血管紧张素转换酶抑制剂对常染色体显性遗传性多囊肾病高血压患者左心室肥厚的逆转作用

Reversal of left ventricular hypertrophy with angiotensin converting enzyme inhibition in hypertensive patients with autosomal dominant polycystic kidney disease.

作者信息

Ecder T, Edelstein C L, Chapman A B, Johnson A M, Tison L, Gill E A, Brosnahan G M, Schrier R W

机构信息

Department of Medicine, University of Colorado School of Medicine, Denver, USA.

出版信息

Nephrol Dial Transplant. 1999 May;14(5):1113-6. doi: 10.1093/ndt/14.5.1113.

DOI:10.1093/ndt/14.5.1113

PMID:10344347

Abstract

BACKGROUND

Hypertension occurs commonly and early in the natural history of autosomal dominant polycystic kidney disease (ADPKD), affecting both renal and patient outcome. Activation of the renin angiotensin aldosterone system due to cyst expansion and local renal ischaemia plays an important role in the development of ADPKD related hypertension and left ventricular hypertrophy (LVH), a known important risk factor for cardiovascular morbidity and mortality. The aim of this study was to investigate the effects of an angiotensin converting enzyme (ACE) inhibitor, enalapril, on renal function, blood pressure and LVH in hypertensive ADPKD patients.

METHODS

Fourteen hypertensive ADPKD patients (11 men, 3 women; mean age: 40 years) were included in the study. All patients had LVH and creatinine clearance (Cer) greater than 50 ml/min/1.73 m2. The patients were followed for 7 years on enalapril therapy. The effects of enalapril on renal function, blood pressure and LVH were investigated.

RESULTS

Baseline measurements of mean arterial pressure (MAP), Ccr and left ventricular mass index (LVMI) were 110 +/- 2 mmHg, 84 +/- 6 ml/min/1.73 m2 and 146 +/- 4 g/m2, respectively. After one year of enalapril therapy there was a significant decrease in MAP (94 +/- 3 mmHg, P < 0.005) which remained stable until the end of the study at 7 years (94 +/- 1 mmHg, P < 0.005 vs baseline).

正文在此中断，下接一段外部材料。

**src/rtl/nbu_pkg.sv**
```systemverilog
// Shared definitions for the next-PC unit.
// Assumes an 8-bit status byte with the signed-compare bit at position 4.
package nbu_pkg;
    typedef enum logic [2:0] {
        OP_SEQ    = 3'd0,
        OP_RJMP   = 3'd1,
        OP_RCALL  = 3'd2,
        OP_RET    = 3'd3,
        OP_RETI   = 3'd4,
        OP_BRANCH = 3'd5,
        OP_SKIP   = 3'd6,
        OP_RSVD   = 3'd7
    } nbu_op_e;

    localparam int SREG_W     = 8;
    localparam int SEL_W      = $clog2(SREG_W);
    localparam int SIGNED_BIT = 4;
    localparam int NEG_BIT    = 2;
    localparam int OVF_BIT    = 3;
    localparam int CYC_W      = 3;
endpackage

```
**src/rtl/nbu_cond_sel.sv**
```systemverilog
// Branch condition selector: picks one status bit and compares it with
// the requested polarity. Assumes the signed-compare position is rebuilt
// from the negative and overflow bits instead of using the stored copy.
module nbu_cond_sel
    import nbu_pkg::*;
(
    input  logic [SREG_W-1:0] sreg_i,
    input  logic [SEL_W-1:0]  sel_i,
    input  logic              pol_i,
    output logic              hit_o
);
    logic [SREG_W-1:0] eff_bits;

    // Build the effective flag vector, one position per status bit.
    for (genvar i = 0; i < SREG_W; i++) begin : g_bit
        if (i == SIGNED_BIT) begin : g_signed
            assign eff_bits[i] = sreg_i[NEG_BIT] ^ sreg_i[OVF_BIT];
        end else begin : g_plain
            assign eff_bits[i] = sreg_i[i];
        end
    end

    // The condition holds when the selected bit matches the polarity.
    always_comb begin
        hit_o = (eff_bits[sel_i] == pol_i);
    end
endmodule

```
**src/rtl/nbu_target_calc.sv**
```systemverilog
// Address arithmetic: relative target and the sequential and skip
// successors. Assumes all results wrap modulo 2**PC_W; the offset is
// sign-extended to the wider of the two widths before the add.
module nbu_target_calc #(
    parameter int PC_W  = 10,
    parameter int OFF_W = 12
) (
    input  logic [PC_W-1:0]  pc_i,
    input  logic [OFF_W-1:0] offset_i,
    output logic [PC_W-1:0]  rel_o,
    output logic [PC_W-1:0]  seq_o,
    output logic [PC_W-1:0]  skip1_o,
    output logic [PC_W-1:0]  skip2_o
);
    localparam int EXT_W = (PC_W > OFF_W) ? PC_W : OFF_W;

    logic signed [EXT_W-1:0] off_ext;
    logic        [EXT_W-1:0] pc_ext;
    logic        [EXT_W-1:0] rel_sum;

    // Widen both operands and form pc + k + 1.
    always_comb begin
        off_ext = EXT_W'($signed(offset_i));
        pc_ext  = EXT_W'(pc_i);
        rel_sum = pc_ext + off_ext + EXT_W'(1);
    end

    // Truncate back to the program space and form the fixed successors.
    always_comb begin
        rel_o   = rel_sum[PC_W-1:0];
        seq_o   = pc_i + PC_W'(1);
        skip1_o = pc_i + PC_W'(2);
        skip2_o = pc_i + PC_W'(3);
    end
endmodule

```
**src/rtl/nbu_cost.sv**
```systemverilog
// Cycle cost and redirect decision per operation.
// Assumes the branch hit and skip condition are already resolved.
module nbu_cost
    import nbu_pkg::*;
(
    input  nbu_op_e          op_i,
    input  logic             br_hit_i,
    input  logic             skip_cond_i,
    input  logic             two_word_i,
    output logic             taken_o,
    output logic [CYC_W-1:0] cycles_o,
    output logic             set_ie_o
);
    // Map each operation to its redirect flag, cost and interrupt request.
    always_comb begin
        taken_o  = 1'b0;
        cycles_o = CYC_W'(1);
        set_ie_o = 1'b0;
        unique case (op_i)
            OP_RJMP: begin
                taken_o  = 1'b1;
                cycles_o = CYC_W'(2);
            end
            OP_RCALL: begin
                taken_o  = 1'b1;
                cycles_o = CYC_W'(3);
            end
            OP_RET: begin
                taken_o  = 1'b1;
                cycles_o = CYC_W'(4);
            end
            OP_RETI: begin
                taken_o  = 1'b1;
                cycles_o = CYC_W'(4);
                set_ie_o = 1'b1;
            end
            OP_BRANCH: begin
                taken_o  = br_hit_i;
                cycles_o = br_hit_i ? CYC_W'(2) : CYC_W'(1);
            end
            OP_SKIP: begin
                taken_o  = skip_cond_i;
                if (skip_cond_i) begin
                    cycles_o = two_word_i ? CYC_W'(3) : CYC_W'(2);
                end
            end
            default: begin
                taken_o  = 1'b0;
                cycles_o = CYC_W'(1);
            end
        endcase
    end
endmodule

```
**src/rtl/nbu_next_pc.sv**
```systemverilog
// Next-PC unit top: combines condition selection, address arithmetic and
// cost lookup, then registers the result. Assumes inputs are stable
// around the clock edge; one cycle of latency; synchronous active-low reset.
module nbu_next_pc
    import nbu_pkg::*;
#(
    parameter int PC_W  = 10,
    parameter int OFF_W = 12
) (
    input  logic                clk,
    input  logic                rst_n,
    input  logic [2:0]          op_i,
    input  logic [PC_W-1:0]     pc_i,
    input  logic [OFF_W-1:0]    offset_i,
    input  logic [SREG_W-1:0]   sreg_i,
    input  logic [SEL_W-1:0]    cond_sel_i,
    input  logic                cond_pol_i,
    input  logic                skip_cond_i,
    input  logic                next_two_word_i,
    input  logic [PC_W-1:0]     ret_addr_i,
    output logic [PC_W-1:0]     next_pc_o,
    output logic                taken_o,
    output logic [CYC_W-1:0]    cycles_o,
    output logic                set_ie_o
);
    nbu_op_e          op;
    logic             br_hit;
    logic [PC_W-1:0]  rel_pc, seq_pc, skip1_pc, skip2_pc;
    logic [PC_W-1:0]  pc_d;
    logic             taken_d, set_ie_d;
    logic [CYC_W-1:0] cycles_d;

    assign op = nbu_op_e'(op_i);

    nbu_cond_sel u_cond (
        .sreg_i (sreg_i),
        .sel_i  (cond_sel_i),
        .pol_i  (cond_pol_i),
        .hit_o  (br_hit)
    );

    nbu_target_calc #(.PC_W(PC_W), .OFF_W(OFF_W)) u_tgt (
        .pc_i     (pc_i),
        .offset_i (offset_i),
        .rel_o    (rel_pc),
        .seq_o    (seq_pc),
        .skip1_o  (skip1_pc),
        .skip2_o  (skip2_pc)
    );

    nbu_cost u_cost (
        .op_i        (op),
        .br_hit_i    (br_hit),
        .skip_cond_i (skip_cond_i),
        .two_word_i  (next_two_word_i),
        .taken_o     (taken_d),
        .cycles_o    (cycles_d),
        .set_ie_o    (set_ie_d)
    );

    // Choose the successor address for the current operation.
    always_comb begin
        unique case (op)
            OP_RJMP, OP_RCALL: pc_d = rel_pc;
            OP_RET, OP_RETI:   pc_d = ret_addr_i;
            OP_BRANCH:         pc_d = br_hit ? rel_pc : seq_pc;
            OP_SKIP: begin
                if (!skip_cond_i)         pc_d = seq_pc;
                else if (next_two_word_i) pc_d = skip2_pc;
                else                      pc_d = skip1_pc;
            end
            default:           pc_d = seq_pc;
        endcase
    end

    // Output register with synchronous reset.
    always_ff @(posedge clk) begin
        if (!rst_n) begin
            next_pc_o <= '0;
            taken_o   <= 1'b0;
            cycles_o  <= '0;
            set_ie_o  <= 1'b0;
        end else begin
            next_pc_o <= pc_d;
            taken_o   <= taken_d;
            cycles_o  <= cycles_d;
            set_ie_o  <= set_ie_d;
        end
    end
endmodule

```
**config.mk**
```make
export PLATFORM = sky130hd
export DESIGN_NAME = nbu_next_pc
export DESIGN_NICKNAME = d
export VERILOG_FILES = /design/src/rtl/nbu_pkg.sv /design/src/rtl/nbu_cond_sel.sv /design/src/rtl/nbu_target_calc.sv /design/src/rtl/nbu_cost.sv /design/src/rtl/nbu_next_pc.sv
export SDC_FILE = /design/constraint.sdc
export NUM_CORES = 1
export LEC_CHECK = 0
export ABC_AREA = 1
export BUFFER_PORTS_ARGS = -buffer_cell sky130_fd_sc_hd__buf_4
export CAP_MARGIN = 15
export CORE_MARGIN = 2
export CORE_UTILIZATION = 55
export DETAILED_ROUTE_END_ITERATION = 7
export HOLD_SLACK_MARGIN = 0.12
export PLACE_DENSITY = 0.95
export SETUP_SLACK_MARGIN = 0.4
export SLEW_MARGIN = 0
export SYNTH_ARGS = -nofsm -noshare
export SYNTH_HDL_FRONTEND = slang
export SYNTH_SLANG_ARGS = --single-unit
```
**constraint.sdc**
```tcl
create_clock -name clk -period 3.72 [get_ports clk]
set_input_delay 0.744 -clock clk [delete_from_list [all_inputs] [get_ports clk]]
set_output_delay 0.744 -clock clk [all_outputs]
set_load 0.05 [all_outputs]
```
==> results of run 1 <==
routing by layer:
layer	share of wire [%]	GRT usage, %	vias to the layer above
li1	-	-	1186
met1	42	30.4	992
met2	49	46.7	85
met3	6.8	3.57	12
met4	1.9	8.97	0
met5	0	0	-
stage by stage:
stage | setup WS (ns) | std cells | area, um^2
2_1_floorplan | 1.47 | 332 | 1930
3_3_place_gp | 1.08 | 439 | 2440
3_5_place_dp | 1.04 | 439 | 2440
4_1_cts | 1.34 | 443 | 2470
5_1_grt | 1.18 | 443 | 2470
6_report | 1.34 | 443 | 2470
registers in the layout, indices dropped and copies added (netlist names):
signal / flops
cycles_o: 3
next_pc_o: 10
set_ie_o: 1
taken_o: 1
where the power goes:
part	total (uW)	internal (uW)	switching, uW
Clock	91.8	40.0	51.8
Sequential	180	176	3.67
Combinational	341	128	213
Total	613	344	269
layout by cell type, fill, tap and decap left out, drive strengths merged:
cell	count
a21o	1
a21oi	11
a22oi	1
a31oi	5
buf	62
clkbuf	3
clkinv	4
dfxtp	15
fa	1
ha	13
inv	55
nand2	106
nand3	26
nand3b	2
nand4	6
nor2	40
nor3	2
o211ai	2
o21ai	24
o21bai	3
xnor2	6
xor2	9
kinds of logic (layout without fill, tap and decap cells):
group	after synthesis	after routing	synth area share, %
buffers and inverters	59	124	12.0
and+or+nand+nor	182	182	42.2
AOI/OAI and AO/OA	47	47	14.0
adders and majority gates	14	14	9.47
DFF	15	15	15.6
xor gates and xnor gates	15	15	6.81
how the worst min path moves through the flow:
stage	end	slack, ns	depth (start not counted)
final	next_pc_o[0]	0.67	3
after floorplan	cycles_o[1]	0.87	2
after CTS	next_pc_o[0]	0.68	3
after global placement	next_pc_o[0]	0.97	3
after detailed placement	next_pc_o[0]	0.97	3
after global routing	next_pc_o[0]	0.69	3
critical path: cells and delay by family:
| kind | cells | cell delay (ns) |
|---|---|---|
| AOI/OAI and AO/OA | 3 | 0.63 |
| and+or+nand+nor | 1 | 0.12 |
| buffers and inverters | 2 | 0.24 |
| adders and majority gates | 2 | 0.66 |
| xor gates and xnor gates | 1 | 0.20 |
cell type report:
| type | count | area [um^2] | share of cell area [%] |
|---|---|---|---|
| Tap cell | 46 | 57.6 | 2.33 |
| Sequential cell | 15 | 300 | 12.2 |
| Clock inverter | 1 | 5.00 | 0.203 |
| Clock buffer | 3 | 22.5 | 0.912 |
| Multi-Input combinational cell | 258 | 1400 | 56.6 |
| Inverter | 58 | 220 | 8.92 |
| Timing Repair Buffer | 62 | 465 | 18.9 |
==> impl_metrics.py, run 1 <==
metrics = {
    "sta": {
        "hold_viol": 0,
        "drv_slew": 0,
        "setup-violations-final": 0,
        "relSlewSlack_pct": 69.4,
        "finalCritPeriodShare_pct": 64.0,
        "finalSetupTns_ns": 0,
        "fmax_mhz": 420,
        "rsz0062_at_grt": "no",
        "worst_pin_slew_ns": 0.457,
        "final.min_clock_period_ns": 2.38,
        "hold_slack_ns": 0.672,
    },
    "synthesis": {
        "ys_types": 31,
        "synthCells": 332,
        "ys.flop_type": "dfxtp_1",
        "synth_edf_count": 0,
        "post-synth-top-area-fraction_pct": 19.6,
        "syn_avg_cell_area_um2": 5.81,
        "synthArstFlopShare_pct": 0,
        "ys_seq_elements": 15,
        "synth-seq-area-share_pct": 15.6,
        "synth_commonest_cells": "nand2_1 (101), inv_1 (53), nor2_1 (35), nand3_1 (21), o21ai_0 (17)",
        "postSynthNetCount": 397,
        "synth_area_mm2": 0.00193,
        "synth_area_leaders": "nand2_1 (20%), dfxtp_1 (16%), inv_1 (10%), ha_1 (8.4%), nor2_1 (6.8%)",
        "yosysTopAreaCell": "nand2_1",
        "post-synth-top-count-cell": "nand2_1",
        "yosysWarnings": 0,
    },
    "setup_path": {
        "endpoint": "next_pc_o[6]",
        "critPathKind": "in2reg",
        "max_stage_delay_ns": 0.41,
        "crit_slowest_cell": "fa_1",
        "cp_cell_sequence": "buf_4 -> inv_1 -> ha_1 -> fa_1 -> o21ai_0 -> a31oi_1 -> xnor2_1 -> a21oi_1 -> nor2_1",
        "startpoint": "pc_i[0]",
        "arrival_ns": 2.60,
        "worst_setup_path_end_kind": "register",
        "crit_path_start_kind": "input port",
        "path_max_fanout": 8,
        "crit_required_ns": 3.94,
    },
    "detailed_routing": {
        "via_per_inst": 5.14,
        "wire_per_inst_um": 11.3,
        "ant_nets": 0,
        "dr.first_iter.drc_count": 146,
        "wl_um": 5030,
        "firstDrtPassIters": 4,
        "num_vias": 2275,
        "drc": 0,
    },
    "clocking": {
        "cts_htree_levels": 1,
        "cts_resized": 0,
        "cts_sinks": 15,
        "clock-root-buffer": "clkbuf_4",
        "cts_setup_buffers": 0,
        "cts_tree": "yes",
        "cts_hold_buf": 0,
        "path_clk_slew_ns": 0.09,
        "clockBufferDepth": 2,
        "numCtsBuffers": 3,
    },
    "pwr": {
        "power_uw": 613,
        "power.density_mw_per_mm2": 248,
        "ir_drop_uv": 99.2,
        "leakagePower_uw": 0.00138,
    },
    "floorplanning": {
        "initial_core_util_pct": 57.4,
        "dieArea_mm2": 0.00400,
        "fp.dieH_um": 63.2,
        "coreArea_mm2": 0.00336,
        "row_count": 21,
        "fp.dieW_um": 63.2,
        "io_pins": 66,
    },
    "place": {
        "dp_hpwl_um": 4230,
        "place_congestion": 0.984,
        "numPortBuffers": 62,
    },
    "status": {
        "status": "completed",
    },
    "worst_hold_path": {
        "holdCritPathClass": "in2reg",
        "hold_start": "ret_addr_i[0]",
    },
    "grt": {
        "track_usage_pct": 25.6,
        "grt_pass1_wl_um": 8460,
        "grt_max_degree": 19,
        "overflow": 0,
        "grt_antenna_before_repair": 0,
        "grt_pass1_vias": 2090,
    },
    "cells_and_area": {
        "syn2layout_area_growth_pct": 28.0,
        "finish.utilization_pct": 73.4,
        "n_fill_cell": 282,
        "antenna_cells": 0,
        "drive_gt1_share_pct": 21.2,
        "finalNetCount": 463,
    },
    "flow_run": {
        "drv_cap": 0,
    },
}
Power figures use the tool's default switching activity.
==> run 2: changes to the inputs <==
- CORE_UTILIZATION: 55 -> 46
- PLACE_DENSITY: 0.95 -> 0.87
- clock period: 3.72 -> 1.9 ns (I/O delays scaled with it)
==> run 2 against run 1 <==
Against the previous run:
- routed wire length up 13%
- critical path depth unchanged
- die area up 18%
- largest power group unchanged
- final area up 16%
- worst setup slack worse by 1.2 ns
- highest routed layer unchanged
- sequential power up 96%
- final cell count up 2.9%
- sequential share of layout area down 1.6 points
- combinational power up 130%
- sequential cell count unchanged
- via count up 2.8%
==> impl_metrics.py, run 2 (same netlist as run 1, synthesis figures left out) <==
metrics = {
    "cells_and_area": {
        "final_common_cell": "nand2_1",
        "drive_gt1_share_pct": 33.3,
        "top_regs": "next_pc_o (10), cycles_o (3)",
        "top_register": "next_pc_o",
        "antenna_cells": 0,
        "finish.utilization_pct": 70.8,
        "final_cell_mix": "nand2_1 (91), buf_4 (67), inv_1 (46)",
        "syn2layout_area_growth_pct": 47.8,
        "n_fill_cell": 326,
        "largest_reg_flops": 10,
        "design_area_mm2": 0.00285,
        "finalNetCount": 472,
    },
    "clocking": {
        "clockBufferDepth": 2,
        "clock-root-buffer": "clkbuf_8",
        "cts_hold_buf": 0,
        "cts_sinks": 15,
        "numCtsBuffers": 3,
        "cts_tree": "yes",
        "cts_htree_levels": 1,
        "path_clk_slew_ns": 0.06,
    },
    "place": {
        "dpl_cell_area_mm2": 0.00252,
        "dp_hpwl_um": 4290,
        "numPortBuffers": 62,
        "place_congestion": 1.02,
    },
    "sta": {
        "drv_slew": 0,
        "fmax_mhz": 570,
        "rsz0062_at_grt": "yes",
        "finalCritPeriodShare_pct": 92.4,
        "final.min_clock_period_ns": 1.76,
        "finalSetupTns_ns": 0,
        "relSlewSlack_pct": 79.4,
        "hold_slack_ns": 0.355,
        "worst_pin_slew_ns": 0.307,
        "setup-violations-final": 0,
        "hold_viol": 0,
    },
    "setup_path": {
        "cp_cell_sequence": "buf_12 -> inv_12 -> ha_4 -> fa_2 -> o21ai_4 -> a31oi_1 -> xnor2_1 -> a21oi_1 -> nor2_1",
        "crit_required_ns": 2.07,
        "max_stage_delay_ns": 0.37,
        "critPathKind": "in2reg",
        "path_max_fanout": 3,
        "arrival_ns": 1.93,
        "crit_slowest_cell": "fa_2",
        "worst_setup_path_end_kind": "register",
        "path_delay_family": "adder cells",
        "crit_path_start_kind": "input port",
        "worst-path-buf-inv": 2,
    },
    "detailed_routing": {
        "num_vias": 2338,
        "drc": 0,
        "dr.first_iter.drc_count": 153,
        "wire_per_inst_um": 12.5,
        "wl_um": 5690,
        "ant_nets": 0,
        "via_per_inst": 5.13,
        "firstDrtPassIters": 4,
    },
    "pwr": {
        "p_int_uw": 811,
        "leakagePower_uw": 0.00146,
        "pwr-share-comb_pct": 57.0,
        "p_seq_share_pct": 25.3,
        "power.density_mw_per_mm2": 490,
        "switchingPower_uw": 585,
        "switching_share_pct": 41.9,
        "ir_drop_uv": 180,
        "pwr-share-clk_pct": 17.7,
    },
    "grt": {
        "overflow": 0,
        "grt_antenna_before_repair": 0,
        "grt_max_degree": 19,
        "track_usage_pct": 23.8,
        "grt_pass1_vias": 2106,
        "grt_pass1_wl_um": 8760,
    },
    "floorplanning": {
        "io_pins": 66,
        "coreArea_mm2": 0.00403,
        "fp.dieW_um": 68.8,
        "fp.dieH_um": 68.8,
        "initial_core_util_pct": 47.9,
        "row_count": 23,
        "dieArea_mm2": 0.00473,
    },
    "status": {
        "status": "completed",
    },
    "flow_run": {
        "drv_cap": 0,
    },
    "worst_hold_path": {
        "holdCritPathClass": "in2reg",
    },
}
run 2: cell types whose count changed in the layout (fill, tap and decap cells not counted), sizes merged:
cell,change
clkbuf,+1
clkinvlp,+1
clkinv,-1
inv,-1
buf,+9
run 2: cell type report:
cell class | count | area (um^2) | share of cell area, %
clock buffers | 4 | 45.0 | 1.58
inverters | 58 | 244 | 8.56
multi-input cells | 258 | 1640 | 57.6
flip-flops and latches | 15 | 300 | 10.5
well taps | 50 | 62.6 | 2.19
repair buffers | 71 | 557 | 19.5
run 2: stage by stage:
step           std cells  worst slack [ns]  total power [uW]
2_1_floorplan        332             0.314               818
3_3_place_gp         445            0.0148              1030
3_5_place_dp         445           0.00354              1040
4_1_cts              450             0.285              1310
5_1_grt              456             0.128              1490
6_report             456             0.145              1400
run 2: repair_timing:
item	CTS	global route
resized for setup	13	41
endpoints found under the setup margin	7	11
pin swaps	10	24
buffers inserted	1	6
run 2: power by group through the flow:
stage               combinational [uW]  sequential, uW  clock [uW]
floorplan                          349             469           0
global placement                   669             359           0
detailed placement                 685             360           0
CTS                                707             353         251
global route                       867             357         271
finish                             796             353         248
run 2: path summary, 6_finish.rpt:
kind / from / endpoint / slack [ns] / depth (start not counted)
worst max-delay path: pc_i[0] / next_pc_o[6] / 0.14 / 9
worst min-delay path: ret_addr_i[0] / next_pc_o[0] / 0.35 / 3
run 2: metal layers:
layer  wire, um  GRT usage (%)  vias up
li1           -              -     1200
met1       2270           29.0     1022
met2       2910           43.9       98
met3        373           2.60       18
met4        129           6.86        0
met5          0              0        -
run 2: worst min-delay path: stages:
cell	delay (ns)
buf_4	0.08
a22oi_1	0.06
nand2_1	0.05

There was also a significant decrease in LVMI (131 +/- 6 g/m2, P < 0.05) after year 1 which continued to decrease until the end of the study reaching 98 +/- 6 g/m2 (P < 0.01 vs year 1 and baseline). Although Ccr remained stable after year 1, a significant decrease was observed after 7 years of follow-up (59 +/- 6 ml/min, P < 0.001 vs year 1 and baseline).

CONCLUSIONS

ACE inhibition in hypertensive ADPKD patients provided long-term reversal of LVH in association with a mean 3.6 ml/min/year decline of Ccr. These preliminary results have potential important implications for cardiovascular and renal protection in ADPKD.

摘要

背景

高血压在常染色体显性遗传性多囊肾病（ADPKD）的自然病程中常见且出现较早，会影响肾脏及患者预后。囊肿扩张和局部肾脏缺血导致的肾素 - 血管紧张素 - 醛固酮系统激活在ADPKD相关高血压及左心室肥厚（LVH）的发展中起重要作用，左心室肥厚是心血管发病和死亡的一个已知重要危险因素。本研究的目的是调查血管紧张素转换酶（ACE）抑制剂依那普利对高血压ADPKD患者肾功能、血压和左心室肥厚的影响。

方法

14例高血压ADPKD患者（11例男性，3例女性；平均年龄：40岁）纳入本研究。所有患者均有左心室肥厚且肌酐清除率（Cer）大于50 ml/min/1.73 m²。患者接受依那普利治疗7年。研究依那普利对肾功能、血压和左心室肥厚的影响。

结果

平均动脉压（MAP）、Ccr和左心室质量指数（LVMI）的基线测量值分别为110±2 mmHg、84±6 ml/min/1.73 m²和146±4 g/m²。依那普利治疗1年后，MAP显著下降（94±３mmHg，P<0.005），直至7年研究结束时保持稳定（94±1 mmHg，与基线相比P<0.005）。1年后LVMI也显著下降（131±6 g/m²，P<0.05），并持续下降直至研究结束，降至98±6 g/m²（与第1年和基线相比P<0.01）。虽然1年后Ccr保持稳定，但随访7年后观察到显著下降（59±6 ml/min，与第1年和基线相比P<0.001）。